Entre-temps, les dossiers continuent de s’empiler dans les tribunaux. Les procès où les avocats sont commis d’office sont sans cesse reportés (voir encadré). Après la grève des greffiers qui a duré plus d’une année du temps de l’ancien ministre de la Justice, la grogne du Club des magistrats du Maroc et maintenant celle des avocats, le système judiciaire semble de plus en plus otage de conflits politiques, voire politiciens, sur fond d’intérêts corporatistes. Une défaillance relevée par le Conseil économique, social et environnemental (cf. L’Economiste du 25 juin) et qui fait perdre au Maroc de précieux points dans les rapports internationaux (notamment celui du Doing business 2013). Aussi, c’est en matière des droits de l’homme que le Royaume risque d’être épinglé. Le droit à un procès équitable et contradictoire, consacré par la convention de New-York sur les droits civils et politiques, est largement bafoué
Que peut faire un justiciable sans défense?
 
ENCORE un report dans le procès de la casse. Ouverte depuis le 23 avril à la Cour d’appel de Casablanca, cette affaire compte 135 accusés dont plus d’une soixantaine de jeunes comparaissent en liberté provisoire. Ils ont été déférés à la justice suite aux troubles ayant éclaté le 11 avril à l’occasion du match opposant le Raja aux FAR à Casablanca. L’audience du 25 juin a été marquée par l’absence de certains accusés, de certains avocats mandatés par les familles et surtout par la politique des bancs vides adoptée par les avocats commis d’office. Ces dernies se plient en faite à la décision de boycott prise par l’Association des barreaux du Maroc.

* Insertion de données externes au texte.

## src/rtl/stop_watch_ctrl.sv

```systemverilog
// Stop-watch control sequencer: conditions the start/stop and lap/clear buttons,
// runs the IDLE/RUN/LAP/STOP machine, latches lap times and selects the display source.
module stop_watch_ctrl #(
    parameter int unsigned DEB_CYCLES = 160,
    parameter int unsigned CNT_W      = 16
) (
    input  logic       I_CLK,
    input  logic       I_RESN,
    input  logic       I_BTN_SS,
    input  logic       I_BTN_LC,
    input  logic [9:0] I_TIMER_MS,
    input  logic [5:0] I_TIMER_SEC,
    output logic       O_EN,
    output logic       O_CLR,
    output logic [9:0] O_DISP_MS,
    output logic [5:0] O_DISP_SEC,
    output logic       O_LAP_VALID,
    output logic [3:0] O_LAP_CNT,
    output logic [1:0] O_STATE
);

    typedef enum logic [1:0] {
        ST_IDLE = 2'd0,
        ST_RUN  = 2'd1,
        ST_LAP  = 2'd2,
        ST_STOP = 2'd3
    } state_t;

    localparam logic [CNT_W-1:0] DEB_MAX = CNT_W'(DEB_CYCLES - 1);
    localparam logic [CNT_W-1:0] CNT_ONE = CNT_W'(1);

    // Bit 0 carries the start/stop button, bit 1 the lap/clear button.
    logic [1:0]            sync1_q, sync2_q;
    logic [1:0]            deb_q, deb_d, deb_prev_q;
    logic [1:0]            press_s;
    logic [1:0][CNT_W-1:0] cnt_q, cnt_d;
    logic                  ss_s, lc_s;

    state_t     state_q, state_d;
    logic       en_q, en_d;
    logic       clr_q, clr_d;
    logic       lap_valid_q, lap_valid_d;
    logic [3:0] lap_cnt_q, lap_cnt_d;
    logic [9:0] lap_ms_q, lap_ms_d;
    logic [5:0] lap_sec_q, lap_sec_d;

    // Debounce: accept a new level only after DEB_CYCLES consecutive differing samples.
    always_comb begin
        deb_d = deb_q;
        cnt_d = cnt_q;
        for (int b = 0; b < 2; b++) begin
            if (sync2_q[b] == deb_q[b]) begin
                cnt_d[b] = '0;
            end else if (cnt_q[b] == DEB_MAX) begin
                deb_d[b] = sync2_q[b];
                cnt_d[b] = '0;
            end else begin
                cnt_d[b] = cnt_q[b] + CNT_ONE;
            end
        end
    end

    assign press_s = deb_q & ~deb_prev_q;
    assign ss_s    = press_s[0];
    assign lc_s    = press_s[1];

    // Next-state and registered-output logic; start/stop wins over a coincident lap/clear.
    always_comb begin
        state_d   = state_q;
        clr_d     = 1'b0;
        lap_cnt_d = lap_cnt_q;
        lap_ms_d  = lap_ms_q;
        lap_sec_d = lap_sec_q;
        case (state_q)
            ST_IDLE: begin
                if (ss_s) begin
                    state_d = ST_RUN;
                end else if (lc_s) begin
                    state_d = ST_IDLE;
                    clr_d   = 1'b1;
                end else begin
                    state_d = ST_IDLE;
                end
            end
            ST_RUN: begin
                if (ss_s) begin
                    state_d = ST_STOP;
                end else if (lc_s) begin
                    state_d   = ST_LAP;
                    lap_ms_d  = I_TIMER_MS;
                    lap_sec_d = I_TIMER_SEC;
                    lap_cnt_d = (lap_cnt_q == 4'd15) ? 4'd15 : lap_cnt_q + 4'd1;
                end else begin
                    state_d = ST_RUN;
                end
            end
            ST_LAP: begin
                if (ss_s) begin
                    state_d = ST_STOP;
                end else if (lc_s) begin
                    state_d = ST_RUN;
                end else begin
                    state_d = ST_LAP;
                end
            end
            ST_STOP: begin
                if (ss_s) begin
                    state_d = ST_RUN;
                end else if (lc_s) begin
                    state_d   = ST_IDLE;
                    clr_d     = 1'b1;
                    lap_cnt_d = 4'd0;
                end else begin
                    state_d = ST_STOP;
                end
            end
            default: begin
                state_d = ST_IDLE;
            end
        endcase
        en_d        = (state_d == ST_RUN) || (state_d == ST_LAP);
        lap_valid_d = (state_d == ST_LAP);
    end

    // All state, including the button conditioners, with synchronous active-low reset.
    always_ff @(posedge I_CLK) begin
        if (!I_RESN) begin
            sync1_q     <= 2'b00;
            sync2_q     <= 2'b00;
            deb_q       <= 2'b00;
            deb_prev_q  <= 2'b00;
            cnt_q       <= '0;
            state_q     <= ST_IDLE;
            en_q        <= 1'b0;
            clr_q       <= 1'b0;
            lap_valid_q <= 1'b0;
            lap_cnt_q   <= 4'd0;
            lap_ms_q    <= 10'd0;
            lap_sec_q   <= 6'd0;
        end else begin
            sync1_q     <= {I_BTN_LC, I_BTN_SS};
            sync2_q     <= sync1_q;
            deb_q       <= deb_d;
            deb_prev_q  <= deb_q;
            cnt_q       <= cnt_d;
            state_q     <= state_d;
            en_q        <= en_d;
            clr_q       <= clr_d;
            lap_valid_q <= lap_valid_d;
            lap_cnt_q   <= lap_cnt_d;
            lap_ms_q    <= lap_ms_d;
            lap_sec_q   <= lap_sec_d;
        end
    end

    assign O_EN        = en_q;
    assign O_CLR       = clr_q;
    assign O_LAP_VALID = lap_valid_q;
    assign O_LAP_CNT   = lap_cnt_q;
    assign O_STATE     = state_q;
    assign O_DISP_MS   = (state_q == ST_LAP) ? lap_ms_q  : I_TIMER_MS;
    assign O_DISP_SEC  = (state_q == ST_LAP) ? lap_sec_q : I_TIMER_SEC;

endmodule

```

## config.mk

```make
export PLATFORM = sky130hd
export DESIGN_NAME = stop_watch_ctrl
export DESIGN_NICKNAME = d
export VERILOG_FILES = /design/src/rtl/stop_watch_ctrl.sv
export SDC_FILE = /design/constraint.sdc
export NUM_CORES = 1
export LEC_CHECK = 0
export ABC_AREA = 0
export BUFFER_PORTS_ARGS = -buffer_cell sky130_fd_sc_hd__buf_2
export CAP_MARGIN = 20
export CORE_MARGIN = 4
export CORE_UTILIZATION = 63
export CTS_BUF_LIST = sky130_fd_sc_hd__clkbuf_4
export DETAILED_ROUTE_END_ITERATION = 6
export PLACE_DENSITY = 0.95
export SLEW_MARGIN = 5
export SYNTH_ARGS = -nofsm -noshare
export SYNTH_HDL_FRONTEND = slang
export SYNTH_SLANG_ARGS = --single-unit
```

## constraint.sdc

```tcl
create_clock -name I_CLK -period 3.14 [get_ports I_CLK]
set_input_delay 0.157 -clock I_CLK [delete_from_list [all_inputs] [get_ports I_CLK]]
set_output_delay 0.157 -clock I_CLK [all_outputs]
set_load 0.005 [all_outputs]
```
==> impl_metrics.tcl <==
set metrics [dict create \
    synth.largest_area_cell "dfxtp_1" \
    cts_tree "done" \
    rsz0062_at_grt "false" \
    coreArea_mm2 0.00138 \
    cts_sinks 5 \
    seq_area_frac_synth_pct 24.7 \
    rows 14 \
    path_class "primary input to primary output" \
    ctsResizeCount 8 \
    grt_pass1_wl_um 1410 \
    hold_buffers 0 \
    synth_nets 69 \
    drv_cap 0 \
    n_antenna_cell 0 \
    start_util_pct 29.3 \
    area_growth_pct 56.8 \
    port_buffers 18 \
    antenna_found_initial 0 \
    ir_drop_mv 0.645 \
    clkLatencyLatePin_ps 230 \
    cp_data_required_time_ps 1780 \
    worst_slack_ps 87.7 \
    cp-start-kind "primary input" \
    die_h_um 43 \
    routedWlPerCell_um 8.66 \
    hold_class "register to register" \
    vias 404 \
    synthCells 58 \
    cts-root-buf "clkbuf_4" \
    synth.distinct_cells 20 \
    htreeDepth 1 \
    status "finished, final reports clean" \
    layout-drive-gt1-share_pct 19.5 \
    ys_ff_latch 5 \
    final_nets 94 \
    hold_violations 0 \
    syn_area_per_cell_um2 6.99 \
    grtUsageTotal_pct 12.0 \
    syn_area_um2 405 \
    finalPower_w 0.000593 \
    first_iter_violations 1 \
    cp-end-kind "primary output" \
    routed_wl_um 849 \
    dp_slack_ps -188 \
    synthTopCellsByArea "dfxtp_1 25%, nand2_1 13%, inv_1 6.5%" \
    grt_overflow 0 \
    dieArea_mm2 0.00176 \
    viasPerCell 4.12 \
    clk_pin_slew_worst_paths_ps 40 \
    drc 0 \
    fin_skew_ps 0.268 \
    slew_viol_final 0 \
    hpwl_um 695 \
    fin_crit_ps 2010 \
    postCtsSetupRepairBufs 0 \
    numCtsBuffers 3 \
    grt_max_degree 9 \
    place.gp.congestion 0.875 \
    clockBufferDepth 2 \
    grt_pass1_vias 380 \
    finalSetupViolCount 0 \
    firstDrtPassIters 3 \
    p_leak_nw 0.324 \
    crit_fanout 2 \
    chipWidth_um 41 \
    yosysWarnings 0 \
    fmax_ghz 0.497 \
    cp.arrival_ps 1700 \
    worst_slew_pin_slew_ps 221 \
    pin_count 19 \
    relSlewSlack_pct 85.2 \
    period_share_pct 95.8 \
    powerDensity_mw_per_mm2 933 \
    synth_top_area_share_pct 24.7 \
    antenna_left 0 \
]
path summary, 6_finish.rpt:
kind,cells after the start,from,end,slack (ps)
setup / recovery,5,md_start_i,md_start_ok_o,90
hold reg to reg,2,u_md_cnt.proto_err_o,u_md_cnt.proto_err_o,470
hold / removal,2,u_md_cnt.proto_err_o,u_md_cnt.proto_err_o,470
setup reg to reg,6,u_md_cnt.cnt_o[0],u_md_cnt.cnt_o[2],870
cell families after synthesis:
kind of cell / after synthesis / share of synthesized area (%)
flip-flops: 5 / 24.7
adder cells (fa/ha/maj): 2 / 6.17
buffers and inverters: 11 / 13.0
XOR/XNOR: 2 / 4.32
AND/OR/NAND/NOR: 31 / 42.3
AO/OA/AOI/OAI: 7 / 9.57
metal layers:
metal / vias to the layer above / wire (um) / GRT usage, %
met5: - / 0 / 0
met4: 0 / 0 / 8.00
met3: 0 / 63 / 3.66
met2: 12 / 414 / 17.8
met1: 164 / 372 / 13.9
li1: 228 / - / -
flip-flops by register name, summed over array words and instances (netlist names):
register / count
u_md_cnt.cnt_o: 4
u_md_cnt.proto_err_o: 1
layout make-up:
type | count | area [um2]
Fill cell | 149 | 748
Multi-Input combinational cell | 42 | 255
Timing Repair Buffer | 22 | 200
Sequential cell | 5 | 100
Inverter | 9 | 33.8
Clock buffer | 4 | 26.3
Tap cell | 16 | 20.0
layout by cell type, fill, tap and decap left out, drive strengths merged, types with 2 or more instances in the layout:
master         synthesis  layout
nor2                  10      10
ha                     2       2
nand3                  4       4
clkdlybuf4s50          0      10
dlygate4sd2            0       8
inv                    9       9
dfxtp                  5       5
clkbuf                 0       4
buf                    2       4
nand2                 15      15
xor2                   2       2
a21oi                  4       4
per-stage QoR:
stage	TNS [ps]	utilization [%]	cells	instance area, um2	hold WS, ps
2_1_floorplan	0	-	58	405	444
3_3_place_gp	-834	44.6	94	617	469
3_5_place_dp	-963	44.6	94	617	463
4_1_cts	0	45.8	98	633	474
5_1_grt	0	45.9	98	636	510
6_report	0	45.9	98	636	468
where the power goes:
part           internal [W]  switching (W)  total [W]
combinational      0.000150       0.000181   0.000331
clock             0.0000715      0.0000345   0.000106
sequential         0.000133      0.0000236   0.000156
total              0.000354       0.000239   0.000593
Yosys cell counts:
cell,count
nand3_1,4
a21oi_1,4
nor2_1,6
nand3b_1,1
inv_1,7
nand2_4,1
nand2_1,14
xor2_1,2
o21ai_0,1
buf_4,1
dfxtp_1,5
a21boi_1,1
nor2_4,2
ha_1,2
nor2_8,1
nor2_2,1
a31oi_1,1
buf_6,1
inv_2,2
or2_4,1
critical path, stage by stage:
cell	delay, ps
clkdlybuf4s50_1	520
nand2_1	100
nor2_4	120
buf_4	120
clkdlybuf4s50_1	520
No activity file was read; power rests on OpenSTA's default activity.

Prenant acte de la non-présence d’une partie de la défense et de certains accusés, le tribunal, présidé par Aziz Zahran, a décidé de reporter l’audience au 2 juillet. Familles et accusés protestent. Le juge rappelle encore une fois que «si le public persiste à faire des commentaires, la procédure pénale lui donne le droit de tenir une audience à huis clos, d’expulser les trublions… Tout le monde veut que ce dossier avance, y compris la cour». La salle applaudit. Tout en continuant à ignorer fort probablement les mécanismes judiciaires: pas de procès équitable sans défense. Me Mustapha Boudhar prend la parole: «Si cette problématique (boycott de l’assistance judiciaire) est nationale, les personnes en détention préventive ne devraient pas en payer le prix…». Le procès de la casse n’est que le cas d’espèce le plus en vue. Et où le ministère public n’a pas réclamé à ce que l’audience se tienne malgré l’absence de plusieurs avocats de la défense. Il est évident que sa posture se veut garante du droit à un procès équitable.